On the x86 computer architecture, a triple fault is a special kind of exception generated by the CPU when an exception occurs while the CPU is trying to invoke the double fault exception handler, which itself handles exceptions occurring while trying to invoke a regular exception handler.

x86 processors beginning with the 80286 will cause a shutdown cycle to occur when a triple fault is encountered. This typically causes the motherboard hardware to initiate a CPU reset, which, in turn, causes the whole computer to reboot.

==Possible causes of triple faults==
Triple faults indicate a problem with the operating system kernel or device drivers. In modern operating systems, a triple fault is typically caused by a buffer overflow or underflow in a device driver which writes over the interrupt descriptor table (IDT). If the IDT is corrupted, when the next interrupt happens, the processor will be unable to call either the needed interrupt handler or the double fault handler because the descriptors in the IDT are corrupted.

==Virtual machines==

In QEMU, a triple fault produces a dump of the virtual machine in the console, with the instruction pointer set to the instruction that triggered the first exception.

In VirtualBox, a triple fault causes a Guru Meditation error to be displayed to the user. A virtual machine in this state has most features disabled and cannot be restarted. If the VirtualBox Debugger is open, a message is printed indicating a triple fault has occurred, followed by a register dump and disassembly of the last instruction executed, similar to the output of the rg debugger command.

When using Intel VT-x, a triple fault causes a VM exit, with exit reason 2. The exit reason is saved to the VMCS and may be handled by the VMM software.

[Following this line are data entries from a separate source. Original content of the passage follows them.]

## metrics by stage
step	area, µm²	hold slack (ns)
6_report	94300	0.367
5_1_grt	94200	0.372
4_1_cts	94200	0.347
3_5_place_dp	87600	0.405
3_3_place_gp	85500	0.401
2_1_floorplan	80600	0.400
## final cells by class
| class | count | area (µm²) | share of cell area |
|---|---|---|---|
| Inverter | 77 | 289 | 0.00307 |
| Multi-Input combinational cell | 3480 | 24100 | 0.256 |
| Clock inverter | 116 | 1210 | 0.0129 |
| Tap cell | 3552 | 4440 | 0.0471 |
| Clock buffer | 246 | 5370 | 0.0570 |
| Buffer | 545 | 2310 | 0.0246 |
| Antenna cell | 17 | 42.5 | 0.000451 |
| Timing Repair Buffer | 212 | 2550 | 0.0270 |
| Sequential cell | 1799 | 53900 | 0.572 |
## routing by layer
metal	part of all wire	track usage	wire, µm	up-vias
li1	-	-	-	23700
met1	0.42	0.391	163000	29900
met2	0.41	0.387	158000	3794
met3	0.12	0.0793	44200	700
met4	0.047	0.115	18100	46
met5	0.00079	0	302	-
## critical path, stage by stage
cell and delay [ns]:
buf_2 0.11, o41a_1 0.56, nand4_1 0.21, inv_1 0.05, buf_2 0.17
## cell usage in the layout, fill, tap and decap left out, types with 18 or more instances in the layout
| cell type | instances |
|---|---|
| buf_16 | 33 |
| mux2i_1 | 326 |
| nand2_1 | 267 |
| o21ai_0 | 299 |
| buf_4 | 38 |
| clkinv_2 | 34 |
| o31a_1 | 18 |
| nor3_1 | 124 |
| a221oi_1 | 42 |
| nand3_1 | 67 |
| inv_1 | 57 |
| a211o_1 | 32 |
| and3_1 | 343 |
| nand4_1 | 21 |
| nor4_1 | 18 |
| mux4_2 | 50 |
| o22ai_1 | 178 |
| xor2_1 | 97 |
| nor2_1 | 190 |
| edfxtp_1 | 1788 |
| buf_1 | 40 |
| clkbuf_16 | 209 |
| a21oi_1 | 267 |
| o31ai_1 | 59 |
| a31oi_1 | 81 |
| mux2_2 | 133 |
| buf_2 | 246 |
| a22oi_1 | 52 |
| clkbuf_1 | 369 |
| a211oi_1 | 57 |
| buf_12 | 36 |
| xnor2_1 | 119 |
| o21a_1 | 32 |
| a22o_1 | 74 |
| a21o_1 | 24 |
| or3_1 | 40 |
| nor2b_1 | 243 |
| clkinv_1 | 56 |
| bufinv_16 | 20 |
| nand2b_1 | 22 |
### src/u8cc_pkg.sv
package u8cc_pkg;

   // Result count width and its saturation value.
   localparam int CountWidth = 31;
   localparam logic [CountWidth-1:0] CountMax = {CountWidth{1'b1}};

   // Depth of the queue between the front and back parts.
   localparam int QueueDepth = 4;
   localparam int QueueAddrWidth = $clog2(QueueDepth);
   localparam int QueueCountWidth = $clog2(QueueDepth + 1);

   // Byte values that bound the lead and continuation ranges.
   localparam logic [7:0] LeadMinMulti = 8'hC2;
   localparam logic [7:0] LeadMax = 8'hF4;
   localparam logic [7:0] LeadE0 = 8'hE0;
   localparam logic [7:0] LeadED = 8'hED;
   localparam logic [7:0] LeadF0 = 8'hF0;
   localparam logic [7:0] LeadF4 = 8'hF4;
   localparam logic [7:0] ContMin = 8'h80;
   localparam logic [7:0] ContMax = 8'hBF;
   localparam logic [7:0] ContMinE0 = 8'hA0;
   localparam logic [7:0] ContMaxED = 8'h9F;
   localparam logic [7:0] ContMinF0 = 8'h90;
   localparam logic [7:0] ContMaxF4 = 8'h8F;

   // Lead bytes that restrict the range of the second byte.
   typedef enum logic [2:0] {
      LEAD_PLAIN,
      LEAD_E0,
      LEAD_ED,
      LEAD_F0,
      LEAD_F4
   } lead_kind_type;

   // One classified byte as it travels from the front to the back part.
   typedef struct packed {
      logic          bad_lead;     // Illegal as a lead byte.
      logic [1:0]    cont_count;   // Continuation bytes this lead byte opens.
      lead_kind_type lead_kind;
      logic          cont_plain;   // In 80..BF.
      logic          cont_e0;      // In A0..BF.
      logic          cont_ed;      // In 80..9F.
      logic          cont_f0;      // In 90..BF.
      logic          cont_f4;      // In 80..8F.
      logic          last;
   } item_type;

   // Classify one byte as both a lead byte and a continuation byte.
   function automatic item_type classify(input logic [7:0] b, input logic last);
      item_type it;
      it.bad_lead = ((b >= ContMin) && (b < LeadMinMulti)) || (b > LeadMax);
      if (b[7] == 1'b0) begin
         it.cont_count = 2'd0;
      end else if (b[7:5] == 3'b110) begin
         it.cont_count = 2'd1;
      end else if (b[7:4] == 4'b1110) begin
         it.cont_count = 2'd2;
      end else begin
         it.cont_count = 2'd3;
      end
      case (b)
         LeadE0:  it.lead_kind = LEAD_E0;
         LeadED:  it.lead_kind = LEAD_ED;
         LeadF0:  it.lead_kind = LEAD_F0;
         LeadF4:  it.lead_kind = LEAD_F4;
         default: it.lead_kind = LEAD_PLAIN;
      endcase
      it.cont_plain = (b >= ContMin) && (b <= ContMax);
      it.cont_e0 = (b >= ContMinE0) && (b <= ContMax);
      it.cont_ed = (b >= ContMin) && (b <= ContMaxED);
      it.cont_f0 = (b >= ContMinF0) && (b <= ContMax);
      it.cont_f4 = (b >= ContMin) && (b <= ContMaxF4);
      it.last = last;
      return it;
   endfunction

endpackage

In VMware, an error message will be displayed and the virtual machine will need to be reset.

==Other uses==
The Intel 80286 processor was the first x86 processor to introduce the now-ubiquitous protected mode. However, the 286 could not revert to the basic 8086-compatible "real mode" without resetting the processor, which can only be done using hardware external to the CPU. On the IBM AT and compatibles, the documented method of doing this was to use a special function on the Intel 8042 keyboard controller, which would assert the RESET pin of the processor. However, intentionally triple-faulting the CPU was found to cause the transition to occur much faster (0.8 milliseconds instead of 15+ milliseconds) and more cleanly, permitting multitasking operating systems to switch back and forth at high speed.

Some operating system kernels, such as Linux, still use triple faults as a last effort in their rebooting process if an ACPI reboot fails. This is done by setting the IDT register to 0 and then issuing an interrupt. Since the table now has length 0, all attempts to access it fail and the processor generates a triple fault.